MATERIAL FOR THIS TASK:
------

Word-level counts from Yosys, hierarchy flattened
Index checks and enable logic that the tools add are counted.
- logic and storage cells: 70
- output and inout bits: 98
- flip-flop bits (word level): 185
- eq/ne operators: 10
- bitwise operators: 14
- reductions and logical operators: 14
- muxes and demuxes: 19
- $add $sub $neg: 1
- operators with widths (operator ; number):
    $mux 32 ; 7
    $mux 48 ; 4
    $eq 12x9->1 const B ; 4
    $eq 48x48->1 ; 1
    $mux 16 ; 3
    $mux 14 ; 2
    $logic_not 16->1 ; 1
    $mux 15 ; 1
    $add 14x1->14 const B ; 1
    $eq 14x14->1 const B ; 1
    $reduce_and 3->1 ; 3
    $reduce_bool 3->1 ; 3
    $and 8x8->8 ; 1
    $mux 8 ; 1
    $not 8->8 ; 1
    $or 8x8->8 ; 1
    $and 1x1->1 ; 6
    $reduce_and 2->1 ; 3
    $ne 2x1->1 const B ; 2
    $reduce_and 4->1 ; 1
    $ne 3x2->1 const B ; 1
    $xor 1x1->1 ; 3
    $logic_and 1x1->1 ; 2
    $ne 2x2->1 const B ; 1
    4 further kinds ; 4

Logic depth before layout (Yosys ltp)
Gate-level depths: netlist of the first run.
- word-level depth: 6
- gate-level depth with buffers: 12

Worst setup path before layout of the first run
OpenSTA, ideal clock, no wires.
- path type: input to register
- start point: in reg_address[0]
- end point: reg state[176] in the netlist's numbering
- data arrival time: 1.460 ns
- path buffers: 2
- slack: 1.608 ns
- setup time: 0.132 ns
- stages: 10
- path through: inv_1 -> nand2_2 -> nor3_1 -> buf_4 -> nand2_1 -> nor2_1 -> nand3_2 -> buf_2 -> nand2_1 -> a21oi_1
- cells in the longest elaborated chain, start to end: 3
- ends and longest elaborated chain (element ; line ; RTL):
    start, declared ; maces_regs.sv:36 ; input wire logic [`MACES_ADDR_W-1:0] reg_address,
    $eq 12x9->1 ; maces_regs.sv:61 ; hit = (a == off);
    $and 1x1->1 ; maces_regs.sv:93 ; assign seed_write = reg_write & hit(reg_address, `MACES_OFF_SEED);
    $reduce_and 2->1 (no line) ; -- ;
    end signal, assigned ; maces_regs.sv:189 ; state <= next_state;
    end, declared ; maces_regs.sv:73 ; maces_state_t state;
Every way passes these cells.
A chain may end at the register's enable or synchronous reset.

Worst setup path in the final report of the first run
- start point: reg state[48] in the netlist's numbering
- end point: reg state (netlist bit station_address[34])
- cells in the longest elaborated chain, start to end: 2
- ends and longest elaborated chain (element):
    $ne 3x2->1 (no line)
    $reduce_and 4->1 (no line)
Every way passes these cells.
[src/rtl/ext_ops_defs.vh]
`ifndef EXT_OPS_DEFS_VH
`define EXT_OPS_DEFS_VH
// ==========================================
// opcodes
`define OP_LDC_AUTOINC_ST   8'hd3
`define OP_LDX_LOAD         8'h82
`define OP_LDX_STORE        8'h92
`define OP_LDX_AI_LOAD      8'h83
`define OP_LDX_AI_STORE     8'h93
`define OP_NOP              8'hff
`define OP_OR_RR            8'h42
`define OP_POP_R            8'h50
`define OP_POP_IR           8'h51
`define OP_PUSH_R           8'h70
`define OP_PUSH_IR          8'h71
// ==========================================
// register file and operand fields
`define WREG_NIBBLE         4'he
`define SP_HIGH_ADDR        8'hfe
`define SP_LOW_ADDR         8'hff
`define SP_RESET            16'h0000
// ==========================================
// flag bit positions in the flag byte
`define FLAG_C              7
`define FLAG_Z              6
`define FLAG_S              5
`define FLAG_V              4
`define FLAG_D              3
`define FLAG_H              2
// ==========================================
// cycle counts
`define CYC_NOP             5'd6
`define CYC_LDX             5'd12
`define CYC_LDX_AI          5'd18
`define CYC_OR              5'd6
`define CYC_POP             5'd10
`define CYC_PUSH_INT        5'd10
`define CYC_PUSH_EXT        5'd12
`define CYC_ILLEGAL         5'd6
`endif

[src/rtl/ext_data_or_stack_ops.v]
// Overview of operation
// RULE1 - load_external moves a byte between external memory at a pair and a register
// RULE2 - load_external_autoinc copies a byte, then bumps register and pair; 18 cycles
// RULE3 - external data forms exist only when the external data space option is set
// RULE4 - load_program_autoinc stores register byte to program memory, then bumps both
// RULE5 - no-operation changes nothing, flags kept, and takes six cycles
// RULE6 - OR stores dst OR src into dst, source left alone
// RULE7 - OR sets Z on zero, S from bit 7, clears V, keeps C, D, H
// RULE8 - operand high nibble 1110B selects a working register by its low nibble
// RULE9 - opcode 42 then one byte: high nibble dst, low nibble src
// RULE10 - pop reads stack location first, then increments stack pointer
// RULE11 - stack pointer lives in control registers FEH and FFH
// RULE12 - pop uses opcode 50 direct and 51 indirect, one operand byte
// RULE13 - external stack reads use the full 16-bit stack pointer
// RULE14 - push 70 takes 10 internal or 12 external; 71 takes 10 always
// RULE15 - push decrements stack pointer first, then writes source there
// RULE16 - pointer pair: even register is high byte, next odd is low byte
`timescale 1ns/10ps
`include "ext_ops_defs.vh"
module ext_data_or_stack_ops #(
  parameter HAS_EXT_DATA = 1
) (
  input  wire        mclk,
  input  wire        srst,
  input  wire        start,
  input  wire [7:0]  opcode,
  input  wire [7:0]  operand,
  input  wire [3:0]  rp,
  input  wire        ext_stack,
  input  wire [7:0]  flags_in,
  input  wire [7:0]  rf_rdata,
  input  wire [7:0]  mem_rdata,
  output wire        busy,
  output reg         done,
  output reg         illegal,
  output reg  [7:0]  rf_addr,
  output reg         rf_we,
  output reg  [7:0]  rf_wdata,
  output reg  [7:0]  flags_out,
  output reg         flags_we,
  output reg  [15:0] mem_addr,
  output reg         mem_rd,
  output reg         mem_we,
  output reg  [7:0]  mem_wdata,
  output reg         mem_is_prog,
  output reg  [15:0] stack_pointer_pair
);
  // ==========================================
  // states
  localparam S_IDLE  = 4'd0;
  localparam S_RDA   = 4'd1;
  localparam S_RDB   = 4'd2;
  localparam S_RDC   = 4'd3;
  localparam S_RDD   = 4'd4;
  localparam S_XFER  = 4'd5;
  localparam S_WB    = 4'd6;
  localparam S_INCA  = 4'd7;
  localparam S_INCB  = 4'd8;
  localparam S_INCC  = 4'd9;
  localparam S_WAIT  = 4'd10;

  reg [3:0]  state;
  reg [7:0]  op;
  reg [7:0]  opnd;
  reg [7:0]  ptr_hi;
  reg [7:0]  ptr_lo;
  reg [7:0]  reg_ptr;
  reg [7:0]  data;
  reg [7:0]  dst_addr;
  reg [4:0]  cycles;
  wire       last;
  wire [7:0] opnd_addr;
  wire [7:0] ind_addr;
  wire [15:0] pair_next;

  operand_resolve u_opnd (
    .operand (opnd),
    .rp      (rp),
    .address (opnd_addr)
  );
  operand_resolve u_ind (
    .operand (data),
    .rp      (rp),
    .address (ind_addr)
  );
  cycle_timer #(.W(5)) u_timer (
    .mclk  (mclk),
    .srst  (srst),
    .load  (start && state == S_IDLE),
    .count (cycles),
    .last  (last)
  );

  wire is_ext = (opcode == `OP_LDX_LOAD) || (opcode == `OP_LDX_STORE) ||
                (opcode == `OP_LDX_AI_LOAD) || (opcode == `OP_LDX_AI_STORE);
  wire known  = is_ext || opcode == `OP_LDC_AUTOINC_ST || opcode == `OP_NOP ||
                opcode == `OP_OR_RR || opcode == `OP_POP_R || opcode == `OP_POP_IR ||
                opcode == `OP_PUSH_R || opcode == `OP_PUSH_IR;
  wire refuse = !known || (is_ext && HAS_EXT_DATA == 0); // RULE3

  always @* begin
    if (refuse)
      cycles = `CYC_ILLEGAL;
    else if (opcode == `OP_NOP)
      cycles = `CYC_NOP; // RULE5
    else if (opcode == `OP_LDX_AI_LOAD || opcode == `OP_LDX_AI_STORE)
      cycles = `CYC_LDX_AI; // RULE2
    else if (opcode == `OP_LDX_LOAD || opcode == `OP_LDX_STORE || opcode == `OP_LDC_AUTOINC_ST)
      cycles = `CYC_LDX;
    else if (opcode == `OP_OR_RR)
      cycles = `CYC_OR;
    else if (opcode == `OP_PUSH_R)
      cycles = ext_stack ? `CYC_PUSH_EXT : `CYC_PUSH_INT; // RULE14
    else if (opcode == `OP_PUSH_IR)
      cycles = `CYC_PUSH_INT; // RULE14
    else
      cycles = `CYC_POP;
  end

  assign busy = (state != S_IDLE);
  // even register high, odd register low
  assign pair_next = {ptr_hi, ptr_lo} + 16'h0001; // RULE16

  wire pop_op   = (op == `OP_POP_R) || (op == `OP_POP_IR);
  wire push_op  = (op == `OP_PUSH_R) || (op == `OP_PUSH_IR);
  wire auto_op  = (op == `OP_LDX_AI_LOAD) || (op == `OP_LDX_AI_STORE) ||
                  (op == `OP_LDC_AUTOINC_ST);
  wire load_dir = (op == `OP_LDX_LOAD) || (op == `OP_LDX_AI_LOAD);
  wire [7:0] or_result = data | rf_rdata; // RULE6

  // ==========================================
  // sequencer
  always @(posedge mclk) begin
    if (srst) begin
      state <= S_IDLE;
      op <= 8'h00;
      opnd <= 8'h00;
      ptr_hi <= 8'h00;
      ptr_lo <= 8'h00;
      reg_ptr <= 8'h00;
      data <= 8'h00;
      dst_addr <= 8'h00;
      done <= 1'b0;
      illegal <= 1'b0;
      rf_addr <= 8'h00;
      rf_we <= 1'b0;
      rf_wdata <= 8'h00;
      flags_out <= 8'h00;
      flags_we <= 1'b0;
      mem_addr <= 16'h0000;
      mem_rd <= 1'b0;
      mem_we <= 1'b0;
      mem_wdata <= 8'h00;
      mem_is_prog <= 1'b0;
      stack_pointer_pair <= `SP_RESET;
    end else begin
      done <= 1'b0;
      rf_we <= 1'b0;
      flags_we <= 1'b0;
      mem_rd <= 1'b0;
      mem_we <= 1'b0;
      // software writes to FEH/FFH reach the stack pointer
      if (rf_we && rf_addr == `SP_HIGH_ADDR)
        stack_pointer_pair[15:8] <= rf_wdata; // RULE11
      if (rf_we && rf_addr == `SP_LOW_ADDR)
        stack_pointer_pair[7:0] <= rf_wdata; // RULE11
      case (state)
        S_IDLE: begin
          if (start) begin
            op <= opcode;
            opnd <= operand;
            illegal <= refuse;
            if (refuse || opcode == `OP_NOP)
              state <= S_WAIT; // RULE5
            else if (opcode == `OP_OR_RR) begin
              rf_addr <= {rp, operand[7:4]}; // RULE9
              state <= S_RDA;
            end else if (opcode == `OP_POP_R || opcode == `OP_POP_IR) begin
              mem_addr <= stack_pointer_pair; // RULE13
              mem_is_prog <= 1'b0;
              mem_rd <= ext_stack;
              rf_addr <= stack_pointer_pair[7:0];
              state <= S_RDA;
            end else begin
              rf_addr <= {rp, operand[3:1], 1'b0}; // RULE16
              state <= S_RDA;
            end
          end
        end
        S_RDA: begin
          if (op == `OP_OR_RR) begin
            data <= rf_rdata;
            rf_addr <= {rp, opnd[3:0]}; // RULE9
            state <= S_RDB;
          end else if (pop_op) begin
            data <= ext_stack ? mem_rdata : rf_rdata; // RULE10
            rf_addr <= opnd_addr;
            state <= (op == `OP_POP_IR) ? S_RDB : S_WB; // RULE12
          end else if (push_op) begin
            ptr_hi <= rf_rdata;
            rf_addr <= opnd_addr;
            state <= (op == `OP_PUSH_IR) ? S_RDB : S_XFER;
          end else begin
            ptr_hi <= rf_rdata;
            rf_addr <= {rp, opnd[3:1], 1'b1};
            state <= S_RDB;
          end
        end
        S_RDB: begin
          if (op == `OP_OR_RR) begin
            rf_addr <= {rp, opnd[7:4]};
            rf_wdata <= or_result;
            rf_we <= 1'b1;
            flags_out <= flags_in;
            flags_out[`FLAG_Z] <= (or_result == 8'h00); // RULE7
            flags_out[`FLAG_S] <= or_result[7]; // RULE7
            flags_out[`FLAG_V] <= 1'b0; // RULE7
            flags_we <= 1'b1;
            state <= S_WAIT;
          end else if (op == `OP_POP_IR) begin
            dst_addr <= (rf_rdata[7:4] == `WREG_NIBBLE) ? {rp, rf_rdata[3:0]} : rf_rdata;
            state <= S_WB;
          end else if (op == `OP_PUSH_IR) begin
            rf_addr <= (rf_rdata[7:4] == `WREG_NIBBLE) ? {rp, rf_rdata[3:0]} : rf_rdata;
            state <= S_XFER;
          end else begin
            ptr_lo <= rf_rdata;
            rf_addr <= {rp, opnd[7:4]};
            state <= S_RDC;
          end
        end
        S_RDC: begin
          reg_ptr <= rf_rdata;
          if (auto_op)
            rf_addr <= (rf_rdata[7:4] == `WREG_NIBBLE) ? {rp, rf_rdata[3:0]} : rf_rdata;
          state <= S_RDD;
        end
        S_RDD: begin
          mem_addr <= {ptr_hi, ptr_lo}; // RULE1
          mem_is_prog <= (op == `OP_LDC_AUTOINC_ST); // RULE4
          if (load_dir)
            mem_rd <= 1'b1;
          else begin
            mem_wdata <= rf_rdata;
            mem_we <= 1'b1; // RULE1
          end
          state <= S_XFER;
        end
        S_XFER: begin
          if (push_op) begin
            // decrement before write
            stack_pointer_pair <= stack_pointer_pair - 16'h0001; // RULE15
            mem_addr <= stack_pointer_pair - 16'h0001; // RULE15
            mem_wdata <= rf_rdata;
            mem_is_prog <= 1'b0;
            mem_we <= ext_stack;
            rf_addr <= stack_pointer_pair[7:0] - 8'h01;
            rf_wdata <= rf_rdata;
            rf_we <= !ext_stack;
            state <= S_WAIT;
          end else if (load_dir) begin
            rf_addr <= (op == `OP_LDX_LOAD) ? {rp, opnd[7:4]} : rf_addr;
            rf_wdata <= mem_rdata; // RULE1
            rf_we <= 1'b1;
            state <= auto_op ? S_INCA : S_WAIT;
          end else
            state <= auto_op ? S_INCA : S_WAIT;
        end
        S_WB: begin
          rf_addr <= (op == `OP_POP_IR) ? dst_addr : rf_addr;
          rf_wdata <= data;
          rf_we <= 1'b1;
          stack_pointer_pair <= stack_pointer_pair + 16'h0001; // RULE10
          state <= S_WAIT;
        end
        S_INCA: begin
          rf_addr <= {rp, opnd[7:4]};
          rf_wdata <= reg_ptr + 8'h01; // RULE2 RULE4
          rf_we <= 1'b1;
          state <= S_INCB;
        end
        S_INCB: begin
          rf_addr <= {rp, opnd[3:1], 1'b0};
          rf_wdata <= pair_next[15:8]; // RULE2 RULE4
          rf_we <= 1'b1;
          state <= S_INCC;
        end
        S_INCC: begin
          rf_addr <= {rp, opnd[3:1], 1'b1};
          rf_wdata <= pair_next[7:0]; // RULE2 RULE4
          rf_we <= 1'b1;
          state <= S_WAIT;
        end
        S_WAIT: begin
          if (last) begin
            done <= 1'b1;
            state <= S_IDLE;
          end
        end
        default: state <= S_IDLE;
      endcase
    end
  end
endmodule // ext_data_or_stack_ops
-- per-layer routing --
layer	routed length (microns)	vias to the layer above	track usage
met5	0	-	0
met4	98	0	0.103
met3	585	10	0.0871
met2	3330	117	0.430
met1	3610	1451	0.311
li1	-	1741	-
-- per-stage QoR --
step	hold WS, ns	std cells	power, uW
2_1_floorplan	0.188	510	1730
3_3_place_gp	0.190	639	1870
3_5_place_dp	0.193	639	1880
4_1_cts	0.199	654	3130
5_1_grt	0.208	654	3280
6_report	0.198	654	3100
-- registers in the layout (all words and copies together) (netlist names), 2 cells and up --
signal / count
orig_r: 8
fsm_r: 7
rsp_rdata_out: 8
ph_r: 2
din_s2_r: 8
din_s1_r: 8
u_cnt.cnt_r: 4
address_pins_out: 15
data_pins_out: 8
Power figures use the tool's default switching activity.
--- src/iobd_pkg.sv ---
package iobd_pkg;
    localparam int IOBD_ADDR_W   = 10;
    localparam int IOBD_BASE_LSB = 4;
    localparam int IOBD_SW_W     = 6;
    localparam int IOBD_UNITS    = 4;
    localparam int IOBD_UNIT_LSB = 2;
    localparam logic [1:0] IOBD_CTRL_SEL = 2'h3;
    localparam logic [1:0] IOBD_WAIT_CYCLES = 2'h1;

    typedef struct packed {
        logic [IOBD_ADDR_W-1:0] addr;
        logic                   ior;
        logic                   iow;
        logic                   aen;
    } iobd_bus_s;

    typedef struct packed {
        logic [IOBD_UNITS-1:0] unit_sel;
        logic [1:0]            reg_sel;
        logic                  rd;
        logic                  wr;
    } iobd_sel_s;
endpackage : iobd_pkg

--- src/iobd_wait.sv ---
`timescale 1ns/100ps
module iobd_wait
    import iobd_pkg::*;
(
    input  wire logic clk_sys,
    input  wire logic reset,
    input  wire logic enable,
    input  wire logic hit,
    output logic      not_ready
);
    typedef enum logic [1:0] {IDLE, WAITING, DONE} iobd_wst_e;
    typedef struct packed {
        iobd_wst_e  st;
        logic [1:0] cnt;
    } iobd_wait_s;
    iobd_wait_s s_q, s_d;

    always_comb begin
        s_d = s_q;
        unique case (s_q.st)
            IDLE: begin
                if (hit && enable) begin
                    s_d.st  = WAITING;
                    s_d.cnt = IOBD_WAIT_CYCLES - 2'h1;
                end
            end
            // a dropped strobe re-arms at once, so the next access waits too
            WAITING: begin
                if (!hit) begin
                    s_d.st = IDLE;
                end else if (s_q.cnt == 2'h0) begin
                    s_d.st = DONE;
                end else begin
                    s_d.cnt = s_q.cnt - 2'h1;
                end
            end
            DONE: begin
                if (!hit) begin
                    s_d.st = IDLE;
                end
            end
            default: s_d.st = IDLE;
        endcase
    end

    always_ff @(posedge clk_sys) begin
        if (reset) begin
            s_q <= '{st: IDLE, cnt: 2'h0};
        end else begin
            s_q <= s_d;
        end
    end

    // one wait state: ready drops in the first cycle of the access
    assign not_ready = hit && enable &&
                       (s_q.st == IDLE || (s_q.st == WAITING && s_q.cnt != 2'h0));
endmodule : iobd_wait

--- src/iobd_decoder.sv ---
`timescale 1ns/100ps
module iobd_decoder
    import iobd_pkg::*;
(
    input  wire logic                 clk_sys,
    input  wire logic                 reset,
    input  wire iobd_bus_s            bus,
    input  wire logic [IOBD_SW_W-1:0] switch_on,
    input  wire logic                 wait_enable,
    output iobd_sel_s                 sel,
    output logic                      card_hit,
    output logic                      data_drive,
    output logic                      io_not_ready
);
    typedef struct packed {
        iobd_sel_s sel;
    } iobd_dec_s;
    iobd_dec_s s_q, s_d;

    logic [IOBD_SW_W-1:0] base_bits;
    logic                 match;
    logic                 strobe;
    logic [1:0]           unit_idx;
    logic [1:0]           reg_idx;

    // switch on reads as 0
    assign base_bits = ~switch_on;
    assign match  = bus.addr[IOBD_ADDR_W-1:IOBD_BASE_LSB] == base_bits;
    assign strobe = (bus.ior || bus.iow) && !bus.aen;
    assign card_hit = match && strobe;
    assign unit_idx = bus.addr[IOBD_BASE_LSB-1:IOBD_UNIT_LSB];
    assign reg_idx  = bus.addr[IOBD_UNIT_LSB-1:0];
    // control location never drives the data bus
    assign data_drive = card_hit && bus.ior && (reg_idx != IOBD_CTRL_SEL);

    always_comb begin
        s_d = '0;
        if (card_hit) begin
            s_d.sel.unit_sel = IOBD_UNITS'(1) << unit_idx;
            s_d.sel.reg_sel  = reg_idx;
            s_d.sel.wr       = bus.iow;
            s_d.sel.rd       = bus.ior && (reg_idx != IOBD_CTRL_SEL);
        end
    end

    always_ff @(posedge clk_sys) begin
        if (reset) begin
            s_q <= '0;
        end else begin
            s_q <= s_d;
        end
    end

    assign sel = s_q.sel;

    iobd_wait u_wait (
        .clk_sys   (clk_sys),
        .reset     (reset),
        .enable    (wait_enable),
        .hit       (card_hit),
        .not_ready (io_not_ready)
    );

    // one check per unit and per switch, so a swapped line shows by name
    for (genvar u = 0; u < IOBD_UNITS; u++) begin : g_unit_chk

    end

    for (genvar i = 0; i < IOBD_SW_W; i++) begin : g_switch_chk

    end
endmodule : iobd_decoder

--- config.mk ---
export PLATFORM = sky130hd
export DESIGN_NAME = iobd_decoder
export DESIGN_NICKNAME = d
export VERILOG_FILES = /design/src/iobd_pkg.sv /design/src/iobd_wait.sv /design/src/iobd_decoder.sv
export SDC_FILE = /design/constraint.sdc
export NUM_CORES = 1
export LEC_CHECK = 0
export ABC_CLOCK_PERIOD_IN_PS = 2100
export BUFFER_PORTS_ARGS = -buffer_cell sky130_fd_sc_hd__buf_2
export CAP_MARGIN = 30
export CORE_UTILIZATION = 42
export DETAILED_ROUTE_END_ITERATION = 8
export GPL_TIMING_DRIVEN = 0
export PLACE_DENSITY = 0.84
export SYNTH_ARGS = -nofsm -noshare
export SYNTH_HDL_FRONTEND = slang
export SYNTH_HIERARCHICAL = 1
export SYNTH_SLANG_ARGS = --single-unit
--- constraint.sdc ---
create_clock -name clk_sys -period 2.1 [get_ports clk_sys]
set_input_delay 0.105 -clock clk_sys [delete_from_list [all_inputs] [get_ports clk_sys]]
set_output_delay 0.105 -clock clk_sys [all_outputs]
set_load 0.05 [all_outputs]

------

DESCRIPTION OF THE TASK: Search the records above for the string "Worst" and copy each line that holds it.

OUTPUT:
Worst setup path before layout of the first run
Worst setup path in the final report of the first run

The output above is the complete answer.